# Allow me to introduce myself



## BryansRose (May 25, 2009)

I'm a new expat, moved from Chicago suburbs to San Luis Potosi a couple months ago. 

I'm a member of the International Friendship Club here, a chapter of an international club for expats in any country. I've got a good number of English-speaking contacts as well as Mexicans native to San Luis. I'm also trying very hard to learn Spanish and get to know my neighbors. 

If anyone has any questions or needs any help regarding San Luis Potosi, please ask. It's a wonder ful city.


----------



## RVGRINGO (May 16, 2007)

We're glad to have a voice from San Luis Potosi on the board and will look forward to your comments and experiences from that city and state. My wife and I have stopped there a few times, en-route to or from 'el norte'. We enjoy staying in centro at the Hotel Caledonia, especially if there is a Sunday concert in the gazebo on the plaza; although it can be bitterly cold watching one in the winter evenings.


----------



## BajaGringo (May 11, 2009)

Welcome to the forum! Would love to learn more about your part of Mexico.

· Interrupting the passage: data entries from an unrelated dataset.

## src/rtl/third_one_pkg.sv

```systemverilog
package third_one_pkg;

    // Run count of consecutive ones; the value 2'b11 is never entered.
    typedef enum logic [1:0] {
        CNT_ZERO    = 2'b00,
        CNT_ONE     = 2'b01,
        CNT_TWO     = 2'b10,
        CNT_ILLEGAL = 2'b11
    } ones_cnt_e;

    typedef struct packed {
        ones_cnt_e cnt;
        logic      res;
    } step_t;

    localparam logic RESET_OUT = 1'b0;

    // One accepted bit: new count and result bit.
    function automatic step_t advance(input ones_cnt_e cur, input logic sbit);
        step_t s;
        if (!sbit) begin
            s.cnt = CNT_ZERO;
            s.res = 1'b1;
        end else begin
            unique case (cur)
                CNT_ZERO: begin s.cnt = CNT_ONE;  s.res = 1'b0; end
                CNT_ONE:  begin s.cnt = CNT_TWO;  s.res = 1'b0; end
                CNT_TWO:  begin s.cnt = CNT_ZERO; s.res = 1'b1; end
                default:  begin s.cnt = CNT_ZERO; s.res = 1'b0; end
            endcase
        end
        return s;
    endfunction

endpackage

```

## src/rtl/third_one_next.sv

```systemverilog
module third_one_next
    import third_one_pkg::*;
(
    input  ones_cnt_e cnt_cur,
    input  logic      sbit,
    output step_t     nxt
);
    always_comb nxt = advance(cnt_cur, sbit);
endmodule

```

## src/rtl/third_one_regs.sv

```systemverilog
module third_one_regs
    import third_one_pkg::*;
(
    input  logic      clk,
    input  logic      rst,
    input  logic      load,
    input  step_t     nxt,
    output ones_cnt_e cnt_q,
    output logic      res_q
);
    always_ff @(posedge clk) begin
        if (rst) begin
            cnt_q <= CNT_ZERO;
            res_q <= RESET_OUT;
        end else if (load) begin
            cnt_q <= nxt.cnt;
            res_q <= nxt.res;
        end
    end
endmodule

```

## src/rtl/third_one_fsm.sv

```systemverilog
module third_one_fsm
    import third_one_pkg::*;
(
    input  logic clk,
    input  logic rst,
    input  logic din,
    input  logic din_vld,
    output logic dout
);
    ones_cnt_e run_q;
    step_t     step_nxt;

    third_one_next u_next (
        .cnt_cur (run_q),
        .sbit    (din),
        .nxt     (step_nxt)
    );

    third_one_regs u_regs (
        .clk   (clk),
        .rst   (rst),
        .load  (din_vld),
        .nxt   (step_nxt),
        .cnt_q (run_q),
        .res_q (dout)
    );
endmodule

```

## config.mk

```make
export PLATFORM = sky130hd
export DESIGN_NAME = third_one_fsm
export DESIGN_NICKNAME = d
export VERILOG_FILES = /design/src/rtl/third_one_pkg.sv /design/src/rtl/third_one_next.sv /design/src/rtl/third_one_regs.sv /design/src/rtl/third_one_fsm.sv
export SDC_FILE = /design/constraint.sdc
export NUM_CORES = 1
export LEC_CHECK = 0
export ABC_CLOCK_PERIOD_IN_PS = 1100
export CAP_MARGIN = 20
export CORE_AREA = 5 5 42 44
export DETAILED_ROUTE_END_ITERATION = 8
export DIE_AREA = 0 0 47 49
export GPL_TIMING_DRIVEN = 0
export MAX_ROUTING_LAYER = met4
export PLACE_DENSITY_LB_ADDON = 0.12
export REMOVE_ABC_BUFFERS = 1
export SYNTH_ARGS = -nofsm -noshare
export SYNTH_HDL_FRONTEND = slang
export SYNTH_SLANG_ARGS = --single-unit
```

## constraint.sdc

```tcl
create_clock -name clk -period 1.1 [get_ports clk]
set_input_delay 0.165 -clock clk [delete_from_list [all_inputs] [get_ports clk]]
set_output_delay 0.165 -clock clk [all_outputs]
set_load 0.01 [all_outputs]
```

==> impl_results.md <==
* Outcome: finished clean
* Post-synth top cells: dfxtp_1, nand2b_1, a21oi_1
* DRT antenna net count at 0
* Buf+Inv Stages, Crit Path at 1
* Largest net degree at the start of global routing at 7
* Number of clock sinks at 3
* GRT Total Usage at 3.54%
* Placed cells at 32
* Final setup viols at 0
* Startpoint types: register
* # Post-CTS Setup Buffers at 0
* DP HPWL at 221 um
* Fin crit share at 89.3%
* RSZ-0062 raised after global routing: no
* Cts hold-fix bufs at 0
* Full die area at 2300 um^2
* Pins Over Slew Limit at 0
* Layout Nets at 25
* HP Start: u_regs.res_q$_SDFFE_PP0P_
* Endpoints failing hold at 0
* Diodes inserted at 0
* Core ar. at 1400 um^2
* FILL cells at 178
* Delay-heaviest family, CP: flip-flops
* Worst reg2reg setup slack at 0.30 ns
* Top FF cell, synth: dfxtp_1
* Worst Clk Skew at 0.00286 ns
* Top-area cell type share of the netlist area at 49.5%
* Max Cap Violations at 0
* Final WL at 291 um
* Slowest cell on crit path: dfxtp_1
* Drt wl/cell at 8.08 um
* Worst setup EP type: output port
* Worst skew pair latency at 0.23 ns
* Initial DRC Count at 1
* Sequential area share after synthesis at 49.5%
* Area grow syn2layout at 70.1%
* Slew headroom at 85.8%
* Hold-critical path endpoint: u_regs.res_q$_SDFFE_PP0P_
* TritonCTS Buffers at 3
* Fraction of registers with async set/reset at 0%
* Clock tree buffer depth at 2
* Initial antenna violation count at 0
* Post-DR vias/cell at 3.25
* Post-route DRC at 0
* Number of synthesized flops with an enable pin at 0
* Critical Path RT at 0.94 ns
* Total grt overflow at 0
* H-Tree Level Count at 1
* Reg clk slew, reported paths at 0.03 ns
* Root Driver: clkbuf_4
* Hold Crit Depth at 2
* Setup CP Type: reg2out
* Dominant cells by area after synthesis: dfxtp_1, nand2b_1, nand4bb_1
* Crit-path max FO at 2
* Fin cells at 36
* Vias in the first global route at 130
* Pwr dens at 1640 nW/um^2
* Worst Setup SP: u_regs.res_q$_SDFFE_PP0P_
* Crit path largest cell delay at 0.32 ns
* Initial Util at 8.66%
* Global-route wire length before repair at 483 um
* Via count at 117
* Die Span Y at 49 um
* Flops & latches, synth at 3
* Ports at 5
* Cell type with the largest total area after synthesis: dfxtp_1
* Initial DRT Pass Iterations at 2
* Final min period at 0.982 ns
* Cells on worst reg2reg path at 2
* Leakage Power at 0.0698 nW
* GPL Wtd Cong at 0.526
* Synth Cell Area at 121 um^2
* Reg2reg start: u_regs.cnt_q[0]$_SDFFE_PP0P_
* Worst reg2reg endpoint: u_regs.res_q$_SDFFE_PP0P_
* I/O Buffers at 4
* Die Wd at 47 um
* CP Data Arrival Time at 0.82 ns
* Synthesized instance count at 12
* Row count at 14
* CTS tree: yes
* Fmax at 1.02 GHz
* Pre-CTS setup slack at -0.0484 ns
* Critical path cell sequence: dlygate4sd2_1
* Share of layout cells above drive strength 1 at 15.0%
* Hold WC Path Type: reg2reg
* Avg Inst Size Synth at 10.1 um^2
* Synth cell types at 7
* Worst-margin pin slew at 0.211 ns
* Final Worst Setup Slack at 0.118 ns
* VDD IR max at 0.000304 V
* Synthesis Warnings at 0
==> state kept, by name, indices dropped and copies added, names as in the netlist <==
register      count
u_regs.cnt_q      2
u_regs.res_q      1
==> worst max-delay path by stage <==
| stage | cells after the start | to | slack [ns] |
|---|---|---|---|
| 3_3_place_gp | 3 | u_regs.res_q$_SDFFE_PP0P_ | -0.07 |
| 5_1_grt | 1 | dout | 0.09 |
| 6_report | 1 | dout | 0.12 |
| 4_1_cts | 1 | dout | 0.1 |
| 2_1_floorplan | 2 | u_regs.res_q$_SDFFE_PP0P_ | 0.36 |
| 3_5_place_dp | 3 | u_regs.res_q$_SDFFE_PP0P_ | -0.05 |
==> through the flow <==
step	TNS (ns)	util, %	hold WS (ns)	instance area, um^2	power [mW]
5_1_grt	0	14.7	0.522	206	0.366
4_1_cts	0	14.7	0.498	206	0.353
3_5_place_dp	-0.0484	12.9	0.490	181	0.152
6_report	0	14.7	0.494	206	0.338
3_3_place_gp	-0.0707	12.9	0.493	181	0.152
2_1_floorplan	0	-	0.234	121	0.130
==> cells in the final DEF (no fill, tap or decap) <==
cell type	netlist	final
a311oi_1	1	1
nand4bb_1	1	1
clkdlybuf4s50_1	0	3
nand4b_1	1	1
dlygate4sd2_1	0	1
nand2b_1	3	3
a21oi_1	2	2
dfxtp_1	3	3
clkbuf_4	0	3
clkbuf_1	0	1
nor2_1	1	1
==> timing repair <==
item / in CTS / in global routing
endpoints found under the setup margin: 1 / 0
resized for setup: 1 / 0
endpoints found under the hold margin: 0 / 0
==> cells by family (layout without fill, tap and decap cells) <==
family | Yosys count | count (layout) | share of synthesized area (%)
flops | 3 | 3 | 49.5
compound gates | 3 | 3 | 15.5
buf+inv | 0 | 8 | 0
simple gates | 6 | 6 | 35.1
==> cell type report <==
type / instances / area (um^2) / share of cell area (%)
clock buffer: 4 / 26.3 / 12.7
multi-input combinational: 9 / 61.3 / 29.7
sequential: 3 / 60.1 / 29.1
tap: 16 / 20.0 / 9.70
timing repair buffer: 4 / 38.8 / 18.8
==> power by group <==
| part | internal (mW) | switching (mW) | total [mW] |
|---|---|---|---|
| Sequential | 0.115 | 0.00338 | 0.118 |
| Combinational | 0.0184 | 0.0109 | 0.0294 |
| Clock | 0.136 | 0.0549 | 0.191 |
| Total | 0.269 | 0.0692 | 0.338 |
==> layer usage <==
metal,up-vias,track usage (%),wire [um]
li1,60,-,-
met4,0,4.15,0
met1,54,3.52,130
met5,-,-,0
met2,3,3.39,126
met3,0,3.32,34
No activity file was read; power rests on OpenSTA's default activity.
**src/rtl/rn_pkg.sv**
```systemverilog
package rn_pkg;

  localparam int unsigned DEF_ARCH_REGS = 64;
  localparam int unsigned DEF_PHYS_REGS = 72;
  localparam int unsigned DEF_ROB_SLOTS = 16;

  // Circular index arithmetic shared by the free list and reorder buffer.
  function automatic int unsigned ring_up(input int unsigned idx, input int unsigned depth);
    return (idx + 1 == depth) ? 0 : idx + 1;
  endfunction

  function automatic int unsigned ring_down(input int unsigned idx, input int unsigned depth);
    return (idx == 0) ? depth - 1 : idx - 1;
  endfunction

  // Admission rule of the rename stage.
  function automatic logic rename_admit(input logic busy, input logic flush,
                                        input logic rob_full, input logic fl_empty,
                                        input logic needs_dst);
    return !busy && !flush && !rob_full && !(needs_dst && fl_empty);
  endfunction

endpackage

```
**src/rtl/rn_freelist.sv**
```systemverilog
module rn_freelist #(
  parameter int unsigned PHYS_W    = 7,
  parameter int unsigned SLOTS     = 8,
  parameter int unsigned FIRST_REG = 64
) (
  input  logic              clk,
  input  logic              rst_n,
  input  logic              pop,
  input  logic              push,
  input  logic [PHYS_W-1:0] push_reg,
  output logic [PHYS_W-1:0] head_reg,
  output logic              empty,
  output logic              full
);
  localparam int unsigned PTR_W = (SLOTS > 1) ? $clog2(SLOTS) : 1;
  localparam int unsigned CNT_W = $clog2(SLOTS + 1);

  logic [PHYS_W-1:0] slot_q [SLOTS];
  logic [PTR_W-1:0]  rd_q, wr_q;
  logic [CNT_W-1:0]  cnt_q;

  assign empty    = (cnt_q == '0);
  assign full     = (cnt_q == CNT_W'(SLOTS));
  assign head_reg = slot_q[rd_q];

  always_ff @(posedge clk or negedge rst_n) begin
    if (!rst_n) begin
      for (int i = 0; i < int'(SLOTS); i++) slot_q[i] <= PHYS_W'(FIRST_REG + i);
      rd_q  <= '0;
      wr_q  <= '0;
      cnt_q <= CNT_W'(SLOTS);
    end else begin
      if (push) begin
        slot_q[wr_q] <= push_reg;
        wr_q <= PTR_W'(rn_pkg::ring_up(32'(wr_q), SLOTS));
      end
      if (pop) rd_q <= PTR_W'(rn_pkg::ring_up(32'(rd_q), SLOTS));
      case ({push, pop})
        2'b10:   cnt_q <= cnt_q + 1'b1;
        2'b01:   cnt_q <= cnt_q - 1'b1;
        default: cnt_q <= cnt_q;
      endcase
    end
  end

  assert_pop_has_entry_R3: assert property (@(posedge clk) disable iff (!rst_n)
    pop |-> !empty);

  assert_push_has_room_R7: assert property (@(posedge clk) disable iff (!rst_n)
    push |-> !full);

endmodule

```
**src/rtl/rn_maptable.sv**
```systemverilog
module rn_maptable #(
  parameter int unsigned ARCH_N = 64,
  parameter int unsigned ARCH_W = 6,
  parameter int unsigned PHYS_W = 7
) (
  input  logic              clk,
  input  logic              rst_n,
  input  logic [ARCH_W-1:0] src_a,
  input  logic [ARCH_W-1:0] src_b,
  input  logic [ARCH_W-1:0] dst,
  output logic [PHYS_W-1:0] map_a,
  output logic [PHYS_W-1:0] map_b,
  output logic [PHYS_W-1:0] map_dst,
  input  logic              ren_we,
  input  logic [ARCH_W-1:0] ren_idx,
  input  logic [PHYS_W-1:0] ren_val,
  input  logic              undo_we,
  input  logic [ARCH_W-1:0] undo_idx,
  input  logic [PHYS_W-1:0] undo_val
);
  logic [PHYS_W-1:0] map_q [ARCH_N];

  // Lookups see the table before this cycle's write lands.
  assign map_a   = map_q[src_a];
  assign map_b   = map_q[src_b];
  assign map_dst = map_q[dst];

  always_ff @(posedge clk or negedge rst_n) begin
    if (!rst_n) begin
      for (int i = 0; i < int'(ARCH_N); i++) map_q[i] <= PHYS_W'(i);
    end else if (ren_we) begin
      map_q[ren_idx] <= ren_val;
    end else if (undo_we) begin
      map_q[undo_idx] <= undo_val;
    end
  end

  assert_single_writer_R9: assert property (@(posedge clk) disable iff (!rst_n)
    !(ren_we && undo_we));

endmodule

```
**src/rtl/rn_rob.sv**
```systemverilog
module rn_rob #(
  parameter int unsigned SLOTS  = 16,
  parameter int unsigned TAG_W  = 4,
  parameter int unsigned ARCH_W = 6,
  parameter int unsigned PHYS_W = 7
) (
  input  logic              clk,
  input  logic              rst_n,
  input  logic              alloc,
  input  logic              alloc_dv,
  input  logic [ARCH_W-1:0] alloc_rd,
  input  logic [PHYS_W-1:0] alloc_prd,
  input  logic [PHYS_W-1:0] alloc_lprd,
  input  logic              retire,
  input  logic              unwind,
  output logic [TAG_W-1:0]  tail_tag,
  output logic              full,
  output logic              empty,
  output logic              old_dv,
  output logic [PHYS_W-1:0] old_lprd,
  output logic              young_dv,
  output logic [ARCH_W-1:0] young_rd,
  output logic [PHYS_W-1:0] young_prd,
  output logic [PHYS_W-1:0] young_lprd
);
  localparam int unsigned CNT_W = $clog2(SLOTS + 1);

  typedef struct packed {
    logic              dv;
    logic [ARCH_W-1:0] rd;
    logic [PHYS_W-1:0] prd;
    logic [PHYS_W-1:0] lprd;
  } rob_entry_t;

  rob_entry_t       ent_q [SLOTS];
  logic [TAG_W-1:0] head_q, tail_q, young_idx;
  logic [CNT_W-1:0] cnt_q;

  assign young_idx  = TAG_W'(rn_pkg::ring_down(32'(tail_q), SLOTS));
  assign tail_tag   = tail_q;
  assign full       = (cnt_q == CNT_W'(SLOTS));
  assign empty      = (cnt_q == '0);
  assign old_dv     = ent_q[head_q].dv;
  assign old_lprd   = ent_q[head_q].lprd;
  assign young_dv   = ent_q[young_idx].dv;
  assign young_rd   = ent_q[young_idx].rd;
  assign young_prd  = ent_q[young_idx].prd;
  assign young_lprd = ent_q[young_idx].lprd;

  always_ff @(posedge clk or negedge rst_n) begin
    if (!rst_n) begin
      for (int i = 0; i < int'(SLOTS); i++) ent_q[i] <= '0;
      head_q <= '0;
      tail_q <= '0;
      cnt_q  <= '0;
    end else begin
      if (alloc) begin
        ent_q[tail_q] <= '{dv: alloc_dv, rd: alloc_rd, prd: alloc_prd, lprd: alloc_lprd};
        tail_q <= TAG_W'(rn_pkg::ring_up(32'(tail_q), SLOTS));
      end else if (unwind) begin
        tail_q <= young_idx;
      end
      if (retire) head_q <= TAG_W'(rn_pkg::ring_up(32'(head_q), SLOTS));
      case ({alloc, retire || unwind})
        2'b10:   cnt_q <= cnt_q + 1'b1;
        2'b01:   cnt_q <= cnt_q - 1'b1;
        default: cnt_q <= cnt_q;
      endcase
    end
  end

  assert_alloc_room_R8: assert property (@(posedge clk) disable iff (!rst_n)
    alloc |-> !full);

  assert_pop_exclusive_R9: assert property (@(posedge clk) disable iff (!rst_n)
    !(retire && unwind));

  assert_unwind_nonempty_R9: assert property (@(posedge clk) disable iff (!rst_n)
    unwind |-> !empty);

  assert_no_alloc_in_walk_R9: assert property (@(posedge clk) disable iff (!rst_n)
    !(alloc && unwind));

endmodule

```
**src/rtl/rename_stage.sv**
```systemverilog
module rename_stage
  import rn_pkg::*;
#(
  parameter int unsigned ARCH_REGS = DEF_ARCH_REGS,
  parameter int unsigned PHYS_REGS = DEF_PHYS_REGS,
  parameter int unsigned ROB_SLOTS = DEF_ROB_SLOTS
) (
  input  logic                         clk,
  input  logic                         rst_n,
  input  logic                         in_valid,
  output logic                         in_ready,
  input  logic [$clog2(ARCH_REGS)-1:0] in_src1,
  input  logic [$clog2(ARCH_REGS)-1:0] in_src2,
  input  logic                         in_has_dst,
  input  logic [$clog2(ARCH_REGS)-1:0] in_dst,
  input  logic                         commit_req,
  input  logic                         flush_req,
  output logic                         recovering,
  output logic                         out_valid,
  output logic                         out_dst_valid,
  output logic [$clog2(PHYS_REGS)-1:0] out_prd,
  output logic [$clog2(PHYS_REGS)-1:0] out_lprd,
  output logic [$clog2(PHYS_REGS)-1:0] out_pr1,
  output logic [$clog2(PHYS_REGS)-1:0] out_pr2,
  output logic [$clog2(ROB_SLOTS)-1:0] out_tag
);
  localparam int unsigned ARCH_W   = $clog2(ARCH_REGS);
  localparam int unsigned PHYS_W   = $clog2(PHYS_REGS);
  localparam int unsigned TAG_W    = $clog2(ROB_SLOTS);
  localparam int unsigned FL_SLOTS = PHYS_REGS - ARCH_REGS;

  // Named internal events.
  logic              fire, take_reg, retire_do, unwind_do, fl_push;
  logic [PHYS_W-1:0] fl_push_reg, fl_head, new_prd, new_lprd;
  logic              fl_empty, fl_full;
  logic [TAG_W-1:0]  rob_tail;
  logic              rob_full, rob_empty;
  logic              old_dv, young_dv;
  logic [PHYS_W-1:0] old_lprd, young_prd, young_lprd;
  logic [ARCH_W-1:0] young_rd;
  logic [PHYS_W-1:0] map_a, map_b, map_dst;
  logic              recover_q;

  assign recovering  = recover_q;
  assign in_ready    = rename_admit(recover_q, flush_req, rob_full, fl_empty, in_has_dst);
  assign fire        = in_valid && in_ready;
  assign take_reg    = fire && in_has_dst;
  assign retire_do   = commit_req && !flush_req && !recover_q && !rob_empty;
  assign unwind_do   = recover_q && !rob_empty;
  assign fl_push     = (retire_do && old_dv) || (unwind_do && young_dv);
  assign fl_push_reg = unwind_do ? young_prd : old_lprd;
  assign new_prd     = take_reg ? fl_head : '0;
  assign new_lprd    = take_reg ? map_dst : '0;

  rn_freelist #(
    .PHYS_W(PHYS_W), .SLOTS(FL_SLOTS), .FIRST_REG(ARCH_REGS)
  ) u_freelist (
    .clk(clk), .rst_n(rst_n), .pop(take_reg), .push(fl_push),
    .push_reg(fl_push_reg), .head_reg(fl_head), .empty(fl_empty), .full(fl_full)
  );

  rn_maptable #(
    .ARCH_N(ARCH_REGS), .ARCH_W(ARCH_W), .PHYS_W(PHYS_W)
  ) u_map (
    .clk(clk), .rst_n(rst_n),
    .src_a(in_src1), .src_b(in_src2), .dst(in_dst),
    .map_a(map_a), .map_b(map_b), .map_dst(map_dst),
    .ren_we(take_reg), .ren_idx(in_dst), .ren_val(fl_head),
    .undo_we(unwind_do && young_dv), .undo_idx(young_rd), .undo_val(young_lprd)
  );

  rn_rob #(
    .SLOTS(ROB_SLOTS), .TAG_W(TAG_W), .ARCH_W(ARCH_W), .PHYS_W(PHYS_W)
  ) u_rob (
    .clk(clk), .rst_n(rst_n),
    .alloc(fire), .alloc_dv(in_has_dst), .alloc_rd(in_dst),
    .alloc_prd(new_prd), .alloc_lprd(new_lprd),
    .retire(retire_do), .unwind(unwind_do),
    .tail_tag(rob_tail), .full(rob_full), .empty(rob_empty),
    .old_dv(old_dv), .old_lprd(old_lprd),
    .young_dv(young_dv), .young_rd(young_rd), .young_prd(young_prd),
    .young_lprd(young_lprd)
  );

  always_ff @(posedge clk or negedge rst_n) begin
    if (!rst_n)                      recover_q <= 1'b0;
    else if (flush_req)              recover_q <= 1'b1;
    else if (recover_q && rob_empty) recover_q <= 1'b0;
  end

  // Renamed tuple leaves once the entry is in the reorder buffer.
  always_ff @(posedge clk or negedge rst_n) begin
    if (!rst_n) begin
      out_valid     <= 1'b0;
      out_dst_valid <= 1'b0;
      out_prd       <= '0;
      out_lprd      <= '0;
      out_pr1       <= '0;
      out_pr2       <= '0;
      out_tag       <= '0;
    end else begin
      out_valid <= fire;
      if (fire) begin
        out_dst_valid <= in_has_dst;
        out_prd       <= new_prd;
        out_lprd      <= new_lprd;
        out_pr1       <= map_a;
        out_pr2       <= map_b;
        out_tag       <= rob_tail;
      end
    end
  end

  assert_fresh_dst_R4: assert property (@(posedge clk) disable iff (!rst_n)
    (out_valid && out_dst_valid) |-> (out_prd != out_lprd));

  assert_nodst_zero_R5: assert property (@(posedge clk) disable iff (!rst_n)
    (out_valid && !out_dst_valid) |-> (out_prd == '0 && out_lprd == '0));

  assert_walk_blocks_R8: assert property (@(posedge clk) disable iff (!rst_n)
    recovering |-> !in_ready);

  assert_flush_starts_walk_R9: assert property (@(posedge clk) disable iff (!rst_n)
    flush_req |=> recovering);

endmodule

```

I haven't had the pleasure to be able to spend time there (yet).


----------



## MandyinJax (Apr 27, 2009)

Hi Welcome to the forum,
I would like to talk to you soon about San Luis Potosi as it is on my list of potential places to live. 
Good to have you onboard. Spanish schools are abundant in MX, you should be able to find one in SLP easily. 
Mandy


----------



## BryansRose (May 25, 2009)

Thanks for the welcome, folks. 

Feel free to ask about SLP, I'd be glad to help.


----------



## Queretaro (Dec 6, 2008)

Spanish schools are abundant in SLP, but make sure you take a trial class first before they make you pay a larger amount, some places give you teachers that have no training, they are just people who speak Spanish. In a quick trial class they should be easy to detect.

Good luck, and welcome to the board!


----------



## BryansRose (May 25, 2009)

Queretaro said:


> Spanish schools are abundant in SLP, but make sure you take a trial class first before they make you pay a larger amount, some places give you teachers that have no training, they are just people who speak Spanish. In a quick trial class they should be easy to detect.
> 
> Good luck, and welcome to the board!


Good idea, thanks! I've already been asked to teach English, the only qualification apparently being that I speak English.. so... I can see what you mean.


----------